• Required action
Look for the word "declared" in the data below, and copy every line that holds it.

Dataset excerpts
[Start of Attachment]
[src/rtl/bcd_converter.sv]
// Sequential 16-bit binary to 4-digit BCD converter using shift-and-add-3 (double dabble).
// Values above 9999 saturate the display value to 9999 and raise overflow.
module bcd_converter (
  input  logic        clk_100mhz,
  input  logic        reset,
  input  logic        start,
  input  logic [15:0] bin_in,
  output logic        busy,
  output logic        done,
  output logic [15:0] bcd_out,
  output logic        overflow
);

  typedef enum logic [1:0] {
    IDLE   = 2'd0,
    SHIFT  = 2'd1,
    FINISH = 2'd2
  } state_e;

  state_e      state_q, state_d;
  logic [15:0] sr_q, sr_d;
  logic [19:0] acc_q, acc_d;
  logic [19:0] acc_adj;
  logic [4:0]  cnt_q, cnt_d;
  logic        done_q, done_d;
  logic [15:0] bcd_q, bcd_d;
  logic        ovf_q, ovf_d;

  // State register.
  // NOTE: sequential state uses non-blocking (<=) so every flop samples pre-edge values.
  always_ff @(posedge clk_100mhz) begin
    if (reset) state_q <= IDLE;
    else       state_q <= state_d;
  end

  // Next-state logic.
  // NOTE: assigning a default first keeps every path driven, so no latch is inferred.
  always_comb begin
    state_d = state_q;
    unique case (state_q)
      IDLE:    if (start) state_d = SHIFT;
      SHIFT:   if (cnt_q == 5'd15) state_d = FINISH;
      FINISH:  state_d = IDLE;
      default: state_d = IDLE;
    endcase
  end

  // Datapath: correct each digit before the shift so it cannot exceed 9 afterwards.
  always_comb begin
    for (int i = 0; i < 5; i++) begin
      acc_adj[4*i +: 4] = (acc_q[4*i +: 4] >= 4'd5) ? acc_q[4*i +: 4] + 4'd3
                                                     : acc_q[4*i +: 4];
    end
    sr_d   = sr_q;
    acc_d  = acc_q;
    cnt_d  = cnt_q;
    done_d = 1'b0;
    bcd_d  = bcd_q;
    ovf_d  = ovf_q;
    unique case (state_q)
      IDLE: begin
        if (start) begin
          sr_d  = bin_in;
          acc_d = '0;
          cnt_d = '0;
        end
      end
      SHIFT: begin
        acc_d = {acc_adj[18:0], sr_q[15]};
        sr_d  = {sr_q[14:0], 1'b0};
        cnt_d = cnt_q + 5'd1;
      end
      FINISH: begin
        done_d = 1'b1;
        if (acc_q[19:16] != 4'd0) begin
          bcd_d = 16'h9999;
          ovf_d = 1'b1;
        end else begin
          bcd_d = acc_q[15:0];
          ovf_d = 1'b0;
        end
      end
      default: ;
    endcase
  end

  always_ff @(posedge clk_100mhz) begin
    if (reset) begin
      sr_q   <= '0;
      acc_q  <= '0;
      cnt_q  <= '0;
      done_q <= 1'b0;
      bcd_q  <= '0;
      ovf_q  <= 1'b0;
    end else begin
      sr_q   <= sr_d;
      acc_q  <= acc_d;
      cnt_q  <= cnt_d;
      done_q <= done_d;
      bcd_q  <= bcd_d;
      ovf_q  <= ovf_d;
    end
  end

  // Output logic: busy covers SHIFT and FINISH; result outputs come straight from flops.
  always_comb begin
    busy     = (state_q != IDLE);
    done     = done_q;
    bcd_out  = bcd_q;
    overflow = ovf_q;
  end

endmodule

[config.mk]
export PLATFORM = sky130hd
export DESIGN_NAME = bcd_converter
export DESIGN_NICKNAME = d
export VERILOG_FILES = /design/src/rtl/bcd_converter.sv
export SDC_FILE = /design/constraint.sdc
export NUM_CORES = 1
export LEC_CHECK = 0
export BUFFER_PORTS_ARGS = -buffer_cell sky130_fd_sc_hd__buf_2
export CAP_MARGIN = 30
export CORE_MARGIN = 1.5
export CORE_UTILIZATION = 35
export CTS_BUF_LIST = sky130_fd_sc_hd__clkbuf_16
export DETAILED_ROUTE_END_ITERATION = 7
export GPL_TIMING_DRIVEN = 1
export SLEW_MARGIN = 20
export SYNTH_ARGS = -nofsm -noshare
export SYNTH_HDL_FRONTEND = slang
export SYNTH_SLANG_ARGS = --single-unit
[constraint.sdc]
create_clock -name clk_100mhz -period 3.2 [get_ports clk_100mhz]
set_input_delay 0.16 -clock clk_100mhz [delete_from_list [all_inputs] [get_ports clk_100mhz]]
set_output_delay 0.16 -clock clk_100mhz [all_outputs]
set_load 0.01 [all_outputs]
**Word level (Yosys, flattened, before mapping)**

Index checks and enable logic that the tools add are counted.
Widths: inputs -> output; s select.

- Register bits: 61
- Input port bits: 19
- Word-level logic and storage cells: 46
- Output and inout port bits: 19

- Magnitude comparators: 5
- Add/sub/neg operators: 6
- Reduce and logical (&&, ||, !) cells: 6
- Multiplexer cells: 17
- Equal/unequal tests: 5

Operators with widths:

| cell | number |
|---|---|
| $pmux 20 s2 | 1 |
| $mux 16 | 2 |
| $pmux 16 s2 | 1 |
| $ge 4x3->1 const B | 5 |
| $mux 20 | 1 |
| $add 4x2->4 const B | 4 |
| $mux 4 | 4 |
| $pmux 5 s2 | 1 |
| $add 5x1->5 const B | 1 |
| $eq 5x4->1 const B | 1 |
| $mux 5 | 1 |
| $mux 2 | 2 |
| $ne 2x2->1 const B | 2 |
| $pmux 2 s2 | 1 |
| $reduce_and 2->1 | 2 |
| $reduce_bool 2->1 | 2 |
| $reduce_bool 4->1 | 1 |
| $add 3x2->3 const B | 1 |
| $mux 3 | 1 |
| $eq 2x1->1 const B | 1 |
| $eq 2x2->1 const B | 1 |
| $logic_not 2->1 | 1 |
| $mux 1 | 2 |

**Logic depth before layout (Yosys ltp)**

Gate-level depths: netlist of run 1.

- Word-level depth: 3
- Mapped depth: 6
- Mapped depth without buffers: 6

**Worst setup path before layout of run 1**

No wires, ideal clock.

- Kind: register to register
- Start: reg acc_q[13]
- End: reg acc_q[14]
- Data required time: 3.083 ns
- Stages on the path, launching flop included: 7
- Path slack: 1.833 ns
- Data arrival time: 1.250 ns
- Cells stage by stage: dfxtp_1 inv_1 ha_1 nand2b_1 a21oi_1 mux2i_1 a22o_1

- Cells in the longest elaborated chain, start to end: 3
- Elaborated cells between the ends (all ways): 4
- Those cells by class: 1 x add/sub; 1 x order compare; 2 x mux

RTL lines:

| what | RTL line | RTL |
|---|---|---|
| start, declared | 22 | `logic [19:0] acc_q, acc_d;` |
| start signal, assigned | 90 | `acc_q <= '0;` |
| start signal, assigned | 97 | `acc_q <= acc_d;` |
| $add 4x2->4 / $ge 4x3->1 (equally long branches) | 51 | `acc_adj[4*i +: 4] = (acc_q[4*i +: 4] >= 4'd5) ? acc_q[4*i +: 4] + 4'd3` |
| $mux 4 * | 51 |  |
| $pmux 20 s2 * | 60 | `unique case (state_q)` |

Every way passes the cells marked *; elsewhere a longest branch is shown, timed or not.
A chain may end at the register's enable or synchronous reset.

**Worst setup path after layout of run 1**

- Start: reg state_q[1]
- End: reg acc_q[14]

- Cells in the longest elaborated chain, start to end: 3
- Elaborated cells between the ends (all ways): 6
- Those cells by class: 2 x eq/ne; 1 x mux; 3 x reduce/logical

RTL lines:

| what | RTL line | RTL |
|---|---|---|
| start, declared | 20 | `state_e state_q, state_d;` |
| start signal, assigned | 33 | `else state_q <= state_d;` |
| $eq 2x1->1 / $logic_not 2->1 (equally long branches) | 60 |  |
| $reduce_bool 2->1 (no source line) / $ne 2x2->1 (equally long branches) | -- |  |
| $reduce_and 2->1 (no source line) | -- |  |

Several ways; a longest one is shown, not always the timed one.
[End of Attachment]
• Exercise solution
| start, declared | 22 | `logic [19:0] acc_q, acc_d;` |
| start, declared | 20 | `state_e state_q, state_d;` |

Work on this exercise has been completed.